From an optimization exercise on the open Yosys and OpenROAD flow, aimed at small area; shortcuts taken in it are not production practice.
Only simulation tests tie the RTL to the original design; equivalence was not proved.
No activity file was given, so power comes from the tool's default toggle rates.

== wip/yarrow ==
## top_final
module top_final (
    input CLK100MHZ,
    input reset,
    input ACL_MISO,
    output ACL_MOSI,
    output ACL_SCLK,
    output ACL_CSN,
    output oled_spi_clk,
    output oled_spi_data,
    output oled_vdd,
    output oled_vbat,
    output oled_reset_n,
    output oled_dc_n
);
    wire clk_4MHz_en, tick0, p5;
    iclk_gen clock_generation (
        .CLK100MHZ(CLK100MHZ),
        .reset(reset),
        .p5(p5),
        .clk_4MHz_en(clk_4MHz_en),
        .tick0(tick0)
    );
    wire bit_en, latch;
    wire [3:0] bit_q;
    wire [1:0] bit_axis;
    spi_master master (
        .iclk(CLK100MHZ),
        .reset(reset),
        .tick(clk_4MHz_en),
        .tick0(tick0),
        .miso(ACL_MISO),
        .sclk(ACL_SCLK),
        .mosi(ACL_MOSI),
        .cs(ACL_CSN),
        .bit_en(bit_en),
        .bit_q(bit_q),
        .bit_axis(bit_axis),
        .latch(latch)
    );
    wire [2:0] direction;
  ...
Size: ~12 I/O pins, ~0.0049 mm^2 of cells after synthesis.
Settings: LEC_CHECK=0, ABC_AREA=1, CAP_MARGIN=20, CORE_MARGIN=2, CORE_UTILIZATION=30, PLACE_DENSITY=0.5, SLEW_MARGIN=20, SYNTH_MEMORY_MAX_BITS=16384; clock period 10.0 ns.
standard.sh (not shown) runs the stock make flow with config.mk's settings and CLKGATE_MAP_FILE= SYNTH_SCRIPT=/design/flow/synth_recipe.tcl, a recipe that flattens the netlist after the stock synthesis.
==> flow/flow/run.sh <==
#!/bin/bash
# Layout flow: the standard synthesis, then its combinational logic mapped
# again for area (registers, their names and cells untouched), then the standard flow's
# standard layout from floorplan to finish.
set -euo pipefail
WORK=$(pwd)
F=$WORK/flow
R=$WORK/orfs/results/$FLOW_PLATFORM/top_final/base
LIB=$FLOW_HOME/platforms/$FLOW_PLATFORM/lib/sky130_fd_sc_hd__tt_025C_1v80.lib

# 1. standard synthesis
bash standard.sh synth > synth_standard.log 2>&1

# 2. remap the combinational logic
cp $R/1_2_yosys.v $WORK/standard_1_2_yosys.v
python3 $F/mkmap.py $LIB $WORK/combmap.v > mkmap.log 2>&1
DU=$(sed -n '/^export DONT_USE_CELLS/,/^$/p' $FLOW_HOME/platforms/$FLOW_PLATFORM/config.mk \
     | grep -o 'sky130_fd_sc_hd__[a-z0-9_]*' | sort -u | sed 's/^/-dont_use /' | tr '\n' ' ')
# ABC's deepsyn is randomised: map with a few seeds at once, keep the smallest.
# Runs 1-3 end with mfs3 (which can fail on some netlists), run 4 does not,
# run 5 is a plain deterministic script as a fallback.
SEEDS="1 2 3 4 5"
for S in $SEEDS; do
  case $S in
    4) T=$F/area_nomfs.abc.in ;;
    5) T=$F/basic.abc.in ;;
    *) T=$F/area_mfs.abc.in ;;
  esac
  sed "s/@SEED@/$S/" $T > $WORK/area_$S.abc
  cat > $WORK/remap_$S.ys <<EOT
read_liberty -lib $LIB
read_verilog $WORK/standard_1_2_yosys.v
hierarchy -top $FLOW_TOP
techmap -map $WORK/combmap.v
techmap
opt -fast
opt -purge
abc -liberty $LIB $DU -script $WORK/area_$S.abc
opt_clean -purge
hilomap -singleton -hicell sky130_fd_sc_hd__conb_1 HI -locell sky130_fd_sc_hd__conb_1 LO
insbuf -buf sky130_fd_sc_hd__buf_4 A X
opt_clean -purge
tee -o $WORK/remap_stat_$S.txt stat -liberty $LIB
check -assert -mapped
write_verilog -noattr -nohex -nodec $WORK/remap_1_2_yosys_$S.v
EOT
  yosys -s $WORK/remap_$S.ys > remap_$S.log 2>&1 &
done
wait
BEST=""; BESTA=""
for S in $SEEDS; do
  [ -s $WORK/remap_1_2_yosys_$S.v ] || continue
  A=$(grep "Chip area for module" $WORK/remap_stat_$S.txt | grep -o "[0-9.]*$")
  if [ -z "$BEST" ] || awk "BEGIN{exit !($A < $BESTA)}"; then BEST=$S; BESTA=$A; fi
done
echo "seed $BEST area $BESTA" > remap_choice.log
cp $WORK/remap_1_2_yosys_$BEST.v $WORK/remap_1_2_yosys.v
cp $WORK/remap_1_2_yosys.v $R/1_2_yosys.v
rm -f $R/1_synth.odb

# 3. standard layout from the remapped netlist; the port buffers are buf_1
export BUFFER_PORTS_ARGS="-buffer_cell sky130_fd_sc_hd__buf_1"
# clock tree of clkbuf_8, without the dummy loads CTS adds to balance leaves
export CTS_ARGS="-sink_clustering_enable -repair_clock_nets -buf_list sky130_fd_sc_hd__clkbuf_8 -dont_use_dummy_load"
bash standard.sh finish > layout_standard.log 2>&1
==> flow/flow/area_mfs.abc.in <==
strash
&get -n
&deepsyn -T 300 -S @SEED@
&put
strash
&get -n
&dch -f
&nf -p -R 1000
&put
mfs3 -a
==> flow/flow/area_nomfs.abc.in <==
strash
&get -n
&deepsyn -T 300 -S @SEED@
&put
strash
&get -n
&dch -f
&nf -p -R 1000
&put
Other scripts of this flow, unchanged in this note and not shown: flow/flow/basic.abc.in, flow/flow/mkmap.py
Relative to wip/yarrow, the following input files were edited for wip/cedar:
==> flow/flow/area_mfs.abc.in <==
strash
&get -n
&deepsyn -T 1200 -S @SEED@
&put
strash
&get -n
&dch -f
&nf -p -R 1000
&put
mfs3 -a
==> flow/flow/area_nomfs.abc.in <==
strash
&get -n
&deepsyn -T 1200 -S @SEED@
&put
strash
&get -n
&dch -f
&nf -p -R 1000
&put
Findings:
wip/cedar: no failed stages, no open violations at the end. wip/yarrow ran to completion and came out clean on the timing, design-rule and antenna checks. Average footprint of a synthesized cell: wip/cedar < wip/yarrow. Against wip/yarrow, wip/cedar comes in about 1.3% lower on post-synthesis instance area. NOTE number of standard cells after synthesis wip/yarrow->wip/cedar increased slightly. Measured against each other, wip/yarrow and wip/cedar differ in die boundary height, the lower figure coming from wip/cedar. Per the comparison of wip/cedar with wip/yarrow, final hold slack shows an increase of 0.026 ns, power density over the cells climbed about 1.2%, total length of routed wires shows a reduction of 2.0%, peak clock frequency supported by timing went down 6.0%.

• • • •

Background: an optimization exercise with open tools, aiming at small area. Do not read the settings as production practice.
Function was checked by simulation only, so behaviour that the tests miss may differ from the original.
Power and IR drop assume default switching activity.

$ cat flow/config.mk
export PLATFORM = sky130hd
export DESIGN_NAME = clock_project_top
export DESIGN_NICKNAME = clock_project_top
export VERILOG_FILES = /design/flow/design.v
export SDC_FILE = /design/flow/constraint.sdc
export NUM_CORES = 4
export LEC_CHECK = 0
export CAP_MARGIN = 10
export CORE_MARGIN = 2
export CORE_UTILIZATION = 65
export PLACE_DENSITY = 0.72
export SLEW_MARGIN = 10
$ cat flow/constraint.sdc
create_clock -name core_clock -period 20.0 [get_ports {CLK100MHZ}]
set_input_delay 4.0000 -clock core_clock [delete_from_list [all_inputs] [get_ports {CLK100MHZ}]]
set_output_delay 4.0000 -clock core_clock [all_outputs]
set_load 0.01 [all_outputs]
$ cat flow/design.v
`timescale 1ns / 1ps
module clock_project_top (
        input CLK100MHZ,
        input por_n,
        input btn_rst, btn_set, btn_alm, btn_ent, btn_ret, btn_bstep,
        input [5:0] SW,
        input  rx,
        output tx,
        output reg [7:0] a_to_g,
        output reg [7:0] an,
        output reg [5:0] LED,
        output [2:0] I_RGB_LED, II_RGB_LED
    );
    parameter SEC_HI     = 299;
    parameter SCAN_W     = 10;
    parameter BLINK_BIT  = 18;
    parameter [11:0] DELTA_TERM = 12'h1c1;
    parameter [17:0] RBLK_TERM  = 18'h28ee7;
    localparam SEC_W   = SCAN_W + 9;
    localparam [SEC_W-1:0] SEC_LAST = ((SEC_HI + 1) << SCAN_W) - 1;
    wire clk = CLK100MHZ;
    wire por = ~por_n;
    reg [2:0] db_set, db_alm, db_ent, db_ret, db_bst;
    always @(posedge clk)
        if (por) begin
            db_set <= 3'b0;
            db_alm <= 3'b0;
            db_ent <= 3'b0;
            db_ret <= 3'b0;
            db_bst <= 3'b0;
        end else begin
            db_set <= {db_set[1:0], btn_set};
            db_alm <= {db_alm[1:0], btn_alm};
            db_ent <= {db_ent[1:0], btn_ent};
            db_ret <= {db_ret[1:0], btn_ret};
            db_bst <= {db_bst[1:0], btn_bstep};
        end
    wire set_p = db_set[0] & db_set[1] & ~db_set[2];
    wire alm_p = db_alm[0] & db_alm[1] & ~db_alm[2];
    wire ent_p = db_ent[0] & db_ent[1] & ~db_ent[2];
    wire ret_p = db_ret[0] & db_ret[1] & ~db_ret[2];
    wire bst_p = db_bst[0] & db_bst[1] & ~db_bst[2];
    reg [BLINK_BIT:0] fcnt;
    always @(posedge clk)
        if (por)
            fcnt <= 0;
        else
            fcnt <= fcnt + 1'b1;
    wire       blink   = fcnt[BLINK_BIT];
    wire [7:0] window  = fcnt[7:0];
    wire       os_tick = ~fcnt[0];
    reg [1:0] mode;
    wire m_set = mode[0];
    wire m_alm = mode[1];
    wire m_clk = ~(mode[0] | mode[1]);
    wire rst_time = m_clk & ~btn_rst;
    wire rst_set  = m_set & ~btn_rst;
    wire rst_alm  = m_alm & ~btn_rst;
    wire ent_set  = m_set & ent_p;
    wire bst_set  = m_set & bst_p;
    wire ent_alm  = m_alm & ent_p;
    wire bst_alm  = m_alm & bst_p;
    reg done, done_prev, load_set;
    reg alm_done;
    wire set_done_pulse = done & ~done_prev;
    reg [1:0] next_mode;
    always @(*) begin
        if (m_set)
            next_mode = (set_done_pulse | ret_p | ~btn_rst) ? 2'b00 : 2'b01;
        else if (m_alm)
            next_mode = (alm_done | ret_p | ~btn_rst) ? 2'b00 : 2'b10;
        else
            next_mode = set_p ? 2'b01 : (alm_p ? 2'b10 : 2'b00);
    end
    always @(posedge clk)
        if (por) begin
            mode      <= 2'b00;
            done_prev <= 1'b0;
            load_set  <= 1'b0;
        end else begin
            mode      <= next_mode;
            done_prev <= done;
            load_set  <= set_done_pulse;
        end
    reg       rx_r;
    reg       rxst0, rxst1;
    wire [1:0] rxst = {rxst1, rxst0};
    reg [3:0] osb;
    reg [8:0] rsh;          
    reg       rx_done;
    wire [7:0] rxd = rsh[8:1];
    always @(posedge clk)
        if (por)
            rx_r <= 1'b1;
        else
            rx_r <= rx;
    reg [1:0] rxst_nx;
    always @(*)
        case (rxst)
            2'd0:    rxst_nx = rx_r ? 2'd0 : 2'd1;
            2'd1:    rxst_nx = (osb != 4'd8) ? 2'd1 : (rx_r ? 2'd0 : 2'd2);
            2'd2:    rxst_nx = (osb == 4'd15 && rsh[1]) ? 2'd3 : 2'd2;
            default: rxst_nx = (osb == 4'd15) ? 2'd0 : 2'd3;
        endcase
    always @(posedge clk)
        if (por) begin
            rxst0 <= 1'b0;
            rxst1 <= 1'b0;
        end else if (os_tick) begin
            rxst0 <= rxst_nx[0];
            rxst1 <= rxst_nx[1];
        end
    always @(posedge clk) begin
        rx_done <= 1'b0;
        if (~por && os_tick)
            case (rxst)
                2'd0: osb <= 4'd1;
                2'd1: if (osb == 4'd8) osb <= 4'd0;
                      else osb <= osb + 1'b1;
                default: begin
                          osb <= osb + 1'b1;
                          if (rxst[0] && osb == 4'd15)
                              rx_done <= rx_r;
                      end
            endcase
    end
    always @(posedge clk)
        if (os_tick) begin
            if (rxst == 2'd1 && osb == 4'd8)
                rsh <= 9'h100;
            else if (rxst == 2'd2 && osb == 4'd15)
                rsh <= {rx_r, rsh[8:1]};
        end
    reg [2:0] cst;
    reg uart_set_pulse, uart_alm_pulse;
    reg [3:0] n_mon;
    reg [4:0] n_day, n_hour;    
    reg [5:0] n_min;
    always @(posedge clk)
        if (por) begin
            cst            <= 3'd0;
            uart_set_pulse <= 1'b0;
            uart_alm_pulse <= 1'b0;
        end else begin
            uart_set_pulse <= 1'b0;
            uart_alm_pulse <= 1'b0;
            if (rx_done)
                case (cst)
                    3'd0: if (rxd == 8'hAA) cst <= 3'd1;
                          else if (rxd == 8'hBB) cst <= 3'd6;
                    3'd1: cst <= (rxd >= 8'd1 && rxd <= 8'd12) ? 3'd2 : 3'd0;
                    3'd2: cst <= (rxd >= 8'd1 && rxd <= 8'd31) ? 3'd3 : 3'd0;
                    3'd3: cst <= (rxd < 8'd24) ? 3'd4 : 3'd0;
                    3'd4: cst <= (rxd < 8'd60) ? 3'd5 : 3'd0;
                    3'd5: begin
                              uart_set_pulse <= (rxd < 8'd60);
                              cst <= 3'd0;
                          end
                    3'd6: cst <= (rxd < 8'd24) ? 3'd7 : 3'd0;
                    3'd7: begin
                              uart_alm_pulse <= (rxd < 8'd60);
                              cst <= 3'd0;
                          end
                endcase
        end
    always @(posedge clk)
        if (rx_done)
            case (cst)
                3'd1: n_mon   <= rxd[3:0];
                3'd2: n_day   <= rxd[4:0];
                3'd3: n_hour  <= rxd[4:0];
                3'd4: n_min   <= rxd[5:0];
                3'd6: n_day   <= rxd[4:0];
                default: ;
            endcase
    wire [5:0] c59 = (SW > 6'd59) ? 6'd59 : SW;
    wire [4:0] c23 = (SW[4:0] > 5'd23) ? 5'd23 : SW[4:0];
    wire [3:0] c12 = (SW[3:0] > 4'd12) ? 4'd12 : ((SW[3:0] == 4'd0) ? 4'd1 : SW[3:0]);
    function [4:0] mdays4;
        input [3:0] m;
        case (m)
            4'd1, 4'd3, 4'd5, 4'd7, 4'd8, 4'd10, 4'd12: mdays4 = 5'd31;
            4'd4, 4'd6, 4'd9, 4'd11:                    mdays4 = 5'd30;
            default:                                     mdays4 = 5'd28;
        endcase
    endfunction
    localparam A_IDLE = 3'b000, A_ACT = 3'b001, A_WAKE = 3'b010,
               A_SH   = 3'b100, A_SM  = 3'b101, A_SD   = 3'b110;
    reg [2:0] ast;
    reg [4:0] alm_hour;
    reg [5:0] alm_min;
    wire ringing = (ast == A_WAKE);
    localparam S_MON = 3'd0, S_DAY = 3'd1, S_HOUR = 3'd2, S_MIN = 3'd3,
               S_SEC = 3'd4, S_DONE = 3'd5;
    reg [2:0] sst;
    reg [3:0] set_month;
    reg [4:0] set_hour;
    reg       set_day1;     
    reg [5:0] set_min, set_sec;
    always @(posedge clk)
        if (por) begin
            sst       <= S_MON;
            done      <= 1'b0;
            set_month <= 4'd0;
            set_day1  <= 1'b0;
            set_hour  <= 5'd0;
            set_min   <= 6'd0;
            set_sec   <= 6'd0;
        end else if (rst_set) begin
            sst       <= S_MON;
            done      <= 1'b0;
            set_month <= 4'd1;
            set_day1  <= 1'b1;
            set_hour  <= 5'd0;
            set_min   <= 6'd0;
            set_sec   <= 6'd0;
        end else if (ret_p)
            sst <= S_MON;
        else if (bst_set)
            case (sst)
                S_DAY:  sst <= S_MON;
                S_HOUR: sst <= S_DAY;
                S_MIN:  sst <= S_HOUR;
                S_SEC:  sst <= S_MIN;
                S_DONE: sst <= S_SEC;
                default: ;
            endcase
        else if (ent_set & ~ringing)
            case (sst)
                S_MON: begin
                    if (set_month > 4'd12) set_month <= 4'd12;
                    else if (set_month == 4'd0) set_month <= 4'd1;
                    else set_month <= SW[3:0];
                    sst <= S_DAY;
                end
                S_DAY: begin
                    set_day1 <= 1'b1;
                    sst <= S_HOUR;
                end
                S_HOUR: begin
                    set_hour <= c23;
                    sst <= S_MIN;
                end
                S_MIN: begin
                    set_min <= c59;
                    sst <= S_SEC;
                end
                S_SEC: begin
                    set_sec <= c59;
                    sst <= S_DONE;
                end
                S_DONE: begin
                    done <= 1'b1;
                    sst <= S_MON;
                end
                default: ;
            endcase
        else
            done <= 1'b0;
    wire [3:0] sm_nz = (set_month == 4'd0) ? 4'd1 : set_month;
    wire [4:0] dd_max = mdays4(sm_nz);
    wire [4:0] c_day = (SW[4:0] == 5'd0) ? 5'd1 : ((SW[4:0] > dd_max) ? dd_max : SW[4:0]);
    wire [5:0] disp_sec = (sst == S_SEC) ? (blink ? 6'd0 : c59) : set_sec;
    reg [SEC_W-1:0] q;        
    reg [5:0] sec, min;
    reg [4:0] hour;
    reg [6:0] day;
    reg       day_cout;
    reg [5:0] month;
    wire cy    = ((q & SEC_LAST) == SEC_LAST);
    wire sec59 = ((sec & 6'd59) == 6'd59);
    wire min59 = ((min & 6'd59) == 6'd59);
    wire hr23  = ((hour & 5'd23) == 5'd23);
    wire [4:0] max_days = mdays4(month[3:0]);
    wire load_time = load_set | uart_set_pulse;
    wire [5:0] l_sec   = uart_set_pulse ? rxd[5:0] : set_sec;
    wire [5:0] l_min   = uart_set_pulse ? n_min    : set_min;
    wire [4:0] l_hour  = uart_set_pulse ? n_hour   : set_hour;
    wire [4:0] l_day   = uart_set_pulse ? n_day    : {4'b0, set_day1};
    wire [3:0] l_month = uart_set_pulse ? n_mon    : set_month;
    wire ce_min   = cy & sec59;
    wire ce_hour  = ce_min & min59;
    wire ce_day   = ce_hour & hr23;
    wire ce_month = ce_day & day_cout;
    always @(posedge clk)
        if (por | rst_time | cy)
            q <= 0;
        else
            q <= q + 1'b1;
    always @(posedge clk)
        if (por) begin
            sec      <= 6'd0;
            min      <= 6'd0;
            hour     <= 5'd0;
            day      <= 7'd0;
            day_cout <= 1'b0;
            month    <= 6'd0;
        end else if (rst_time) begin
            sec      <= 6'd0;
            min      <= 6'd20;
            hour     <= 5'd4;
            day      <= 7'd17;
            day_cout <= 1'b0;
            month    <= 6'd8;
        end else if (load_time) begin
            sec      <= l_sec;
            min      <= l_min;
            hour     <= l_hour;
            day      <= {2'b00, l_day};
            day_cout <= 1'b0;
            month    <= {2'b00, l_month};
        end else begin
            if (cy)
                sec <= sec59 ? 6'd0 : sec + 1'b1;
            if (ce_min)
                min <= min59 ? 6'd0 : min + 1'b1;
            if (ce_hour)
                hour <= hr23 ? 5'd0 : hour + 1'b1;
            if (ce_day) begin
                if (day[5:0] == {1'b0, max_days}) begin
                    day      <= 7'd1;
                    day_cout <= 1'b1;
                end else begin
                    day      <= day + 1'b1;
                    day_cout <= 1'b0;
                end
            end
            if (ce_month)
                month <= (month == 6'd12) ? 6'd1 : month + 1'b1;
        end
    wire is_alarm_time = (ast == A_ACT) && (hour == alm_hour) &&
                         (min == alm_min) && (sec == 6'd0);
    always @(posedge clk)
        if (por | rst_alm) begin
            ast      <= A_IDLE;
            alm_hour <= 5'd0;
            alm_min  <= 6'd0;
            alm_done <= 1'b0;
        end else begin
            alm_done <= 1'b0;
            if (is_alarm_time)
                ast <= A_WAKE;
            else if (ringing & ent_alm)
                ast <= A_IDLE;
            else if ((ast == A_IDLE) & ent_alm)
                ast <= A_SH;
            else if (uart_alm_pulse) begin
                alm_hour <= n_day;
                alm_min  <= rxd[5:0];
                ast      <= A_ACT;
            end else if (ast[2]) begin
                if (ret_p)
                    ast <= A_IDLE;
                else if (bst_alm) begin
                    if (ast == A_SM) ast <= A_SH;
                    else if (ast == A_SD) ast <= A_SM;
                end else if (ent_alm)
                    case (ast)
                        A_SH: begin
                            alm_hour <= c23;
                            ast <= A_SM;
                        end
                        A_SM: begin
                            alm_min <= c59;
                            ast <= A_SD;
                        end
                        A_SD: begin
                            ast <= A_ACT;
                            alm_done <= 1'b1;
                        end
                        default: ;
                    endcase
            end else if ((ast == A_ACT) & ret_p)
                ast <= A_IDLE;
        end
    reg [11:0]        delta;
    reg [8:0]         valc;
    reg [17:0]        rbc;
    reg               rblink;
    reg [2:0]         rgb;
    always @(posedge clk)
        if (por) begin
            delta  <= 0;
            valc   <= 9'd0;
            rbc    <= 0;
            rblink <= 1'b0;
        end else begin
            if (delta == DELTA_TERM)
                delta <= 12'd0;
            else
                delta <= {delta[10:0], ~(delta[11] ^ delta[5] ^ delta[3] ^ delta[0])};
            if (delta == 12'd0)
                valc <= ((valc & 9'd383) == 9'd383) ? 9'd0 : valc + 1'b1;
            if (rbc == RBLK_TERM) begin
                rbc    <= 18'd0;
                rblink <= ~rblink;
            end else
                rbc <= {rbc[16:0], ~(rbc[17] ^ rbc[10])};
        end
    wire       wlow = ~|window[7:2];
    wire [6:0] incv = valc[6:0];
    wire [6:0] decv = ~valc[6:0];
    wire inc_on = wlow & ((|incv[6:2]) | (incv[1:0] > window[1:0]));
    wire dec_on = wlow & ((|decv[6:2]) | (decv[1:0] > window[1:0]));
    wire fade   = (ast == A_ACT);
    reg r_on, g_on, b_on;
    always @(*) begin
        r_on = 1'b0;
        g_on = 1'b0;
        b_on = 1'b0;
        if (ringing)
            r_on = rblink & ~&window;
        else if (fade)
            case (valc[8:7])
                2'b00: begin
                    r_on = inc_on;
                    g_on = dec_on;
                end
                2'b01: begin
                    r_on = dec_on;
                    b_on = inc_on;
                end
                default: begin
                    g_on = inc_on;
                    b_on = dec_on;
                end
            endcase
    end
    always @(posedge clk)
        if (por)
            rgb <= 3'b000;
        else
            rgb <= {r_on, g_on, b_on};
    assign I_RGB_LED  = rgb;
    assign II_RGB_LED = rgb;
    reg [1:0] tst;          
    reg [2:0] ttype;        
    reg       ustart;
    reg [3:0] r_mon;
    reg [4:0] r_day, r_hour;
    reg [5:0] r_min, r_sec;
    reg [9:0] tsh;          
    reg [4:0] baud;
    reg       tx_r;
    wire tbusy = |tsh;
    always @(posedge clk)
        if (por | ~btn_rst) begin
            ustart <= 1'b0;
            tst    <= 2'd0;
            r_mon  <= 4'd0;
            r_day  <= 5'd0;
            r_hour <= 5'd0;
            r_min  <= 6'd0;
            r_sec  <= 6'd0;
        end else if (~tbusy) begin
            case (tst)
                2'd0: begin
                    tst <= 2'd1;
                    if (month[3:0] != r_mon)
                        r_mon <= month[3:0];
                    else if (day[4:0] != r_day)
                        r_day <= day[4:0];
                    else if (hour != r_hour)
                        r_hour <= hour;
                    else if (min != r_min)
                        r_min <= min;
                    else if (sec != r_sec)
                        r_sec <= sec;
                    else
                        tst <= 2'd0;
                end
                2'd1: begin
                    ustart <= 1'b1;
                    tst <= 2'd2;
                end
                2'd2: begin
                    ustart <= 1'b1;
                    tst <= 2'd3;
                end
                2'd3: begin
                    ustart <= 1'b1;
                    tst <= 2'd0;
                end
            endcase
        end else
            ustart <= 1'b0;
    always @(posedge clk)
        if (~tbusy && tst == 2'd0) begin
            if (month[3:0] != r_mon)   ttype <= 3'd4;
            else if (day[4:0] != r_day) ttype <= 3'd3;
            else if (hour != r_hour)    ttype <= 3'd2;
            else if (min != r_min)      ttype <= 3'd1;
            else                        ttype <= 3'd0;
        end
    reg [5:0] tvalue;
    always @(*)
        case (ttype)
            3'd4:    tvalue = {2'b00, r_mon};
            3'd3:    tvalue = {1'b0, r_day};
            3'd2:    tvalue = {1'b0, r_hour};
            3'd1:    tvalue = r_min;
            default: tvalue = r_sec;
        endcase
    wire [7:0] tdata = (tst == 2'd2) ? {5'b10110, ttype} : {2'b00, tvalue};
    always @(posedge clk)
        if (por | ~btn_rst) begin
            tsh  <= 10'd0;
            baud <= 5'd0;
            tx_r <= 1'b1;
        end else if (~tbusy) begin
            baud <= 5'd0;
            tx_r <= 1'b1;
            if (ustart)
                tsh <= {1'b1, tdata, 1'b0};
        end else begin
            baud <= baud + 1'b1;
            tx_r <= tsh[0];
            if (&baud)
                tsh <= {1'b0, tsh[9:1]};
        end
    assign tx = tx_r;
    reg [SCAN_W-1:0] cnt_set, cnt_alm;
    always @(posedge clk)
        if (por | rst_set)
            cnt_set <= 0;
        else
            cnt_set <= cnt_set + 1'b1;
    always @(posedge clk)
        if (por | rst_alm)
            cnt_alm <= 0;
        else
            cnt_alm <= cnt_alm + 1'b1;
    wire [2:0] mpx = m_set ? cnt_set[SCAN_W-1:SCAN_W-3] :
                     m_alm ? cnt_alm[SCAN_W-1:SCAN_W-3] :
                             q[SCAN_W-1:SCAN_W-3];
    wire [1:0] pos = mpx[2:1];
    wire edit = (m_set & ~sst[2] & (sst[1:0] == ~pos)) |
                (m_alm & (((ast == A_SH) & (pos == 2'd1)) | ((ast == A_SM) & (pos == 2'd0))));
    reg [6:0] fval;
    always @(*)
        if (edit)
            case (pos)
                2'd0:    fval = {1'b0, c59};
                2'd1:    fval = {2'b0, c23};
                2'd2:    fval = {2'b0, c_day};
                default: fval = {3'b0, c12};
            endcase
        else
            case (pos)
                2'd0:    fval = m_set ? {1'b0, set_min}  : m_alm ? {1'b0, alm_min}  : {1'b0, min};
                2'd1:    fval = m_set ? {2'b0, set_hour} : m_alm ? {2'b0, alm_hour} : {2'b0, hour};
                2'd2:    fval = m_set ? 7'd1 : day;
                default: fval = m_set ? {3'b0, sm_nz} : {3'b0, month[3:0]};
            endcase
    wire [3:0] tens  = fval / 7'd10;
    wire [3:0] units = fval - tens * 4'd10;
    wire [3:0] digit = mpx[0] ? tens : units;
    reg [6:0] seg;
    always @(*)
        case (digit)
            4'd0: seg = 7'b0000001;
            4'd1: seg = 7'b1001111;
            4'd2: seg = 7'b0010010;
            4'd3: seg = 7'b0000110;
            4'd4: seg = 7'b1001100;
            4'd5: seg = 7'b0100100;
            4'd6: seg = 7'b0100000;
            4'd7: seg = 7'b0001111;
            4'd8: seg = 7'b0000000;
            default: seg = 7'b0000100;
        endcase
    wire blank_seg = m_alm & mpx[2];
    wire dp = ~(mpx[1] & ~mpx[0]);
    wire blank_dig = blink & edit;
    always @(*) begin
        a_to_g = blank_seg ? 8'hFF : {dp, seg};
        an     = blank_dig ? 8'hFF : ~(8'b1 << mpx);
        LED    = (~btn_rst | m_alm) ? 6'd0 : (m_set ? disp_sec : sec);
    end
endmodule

• • • •

All lines of the records above that carry the word "grep" should be listed.

     | grep -o 'sky130_fd_sc_hd__[a-z0-9_]*' | sort -u | sed 's/^/-dont_use /' | tr '\n' ' ')
  A=$(grep "Chip area for module" $WORK/remap_stat_$S.txt | grep -o "[0-9.]*$")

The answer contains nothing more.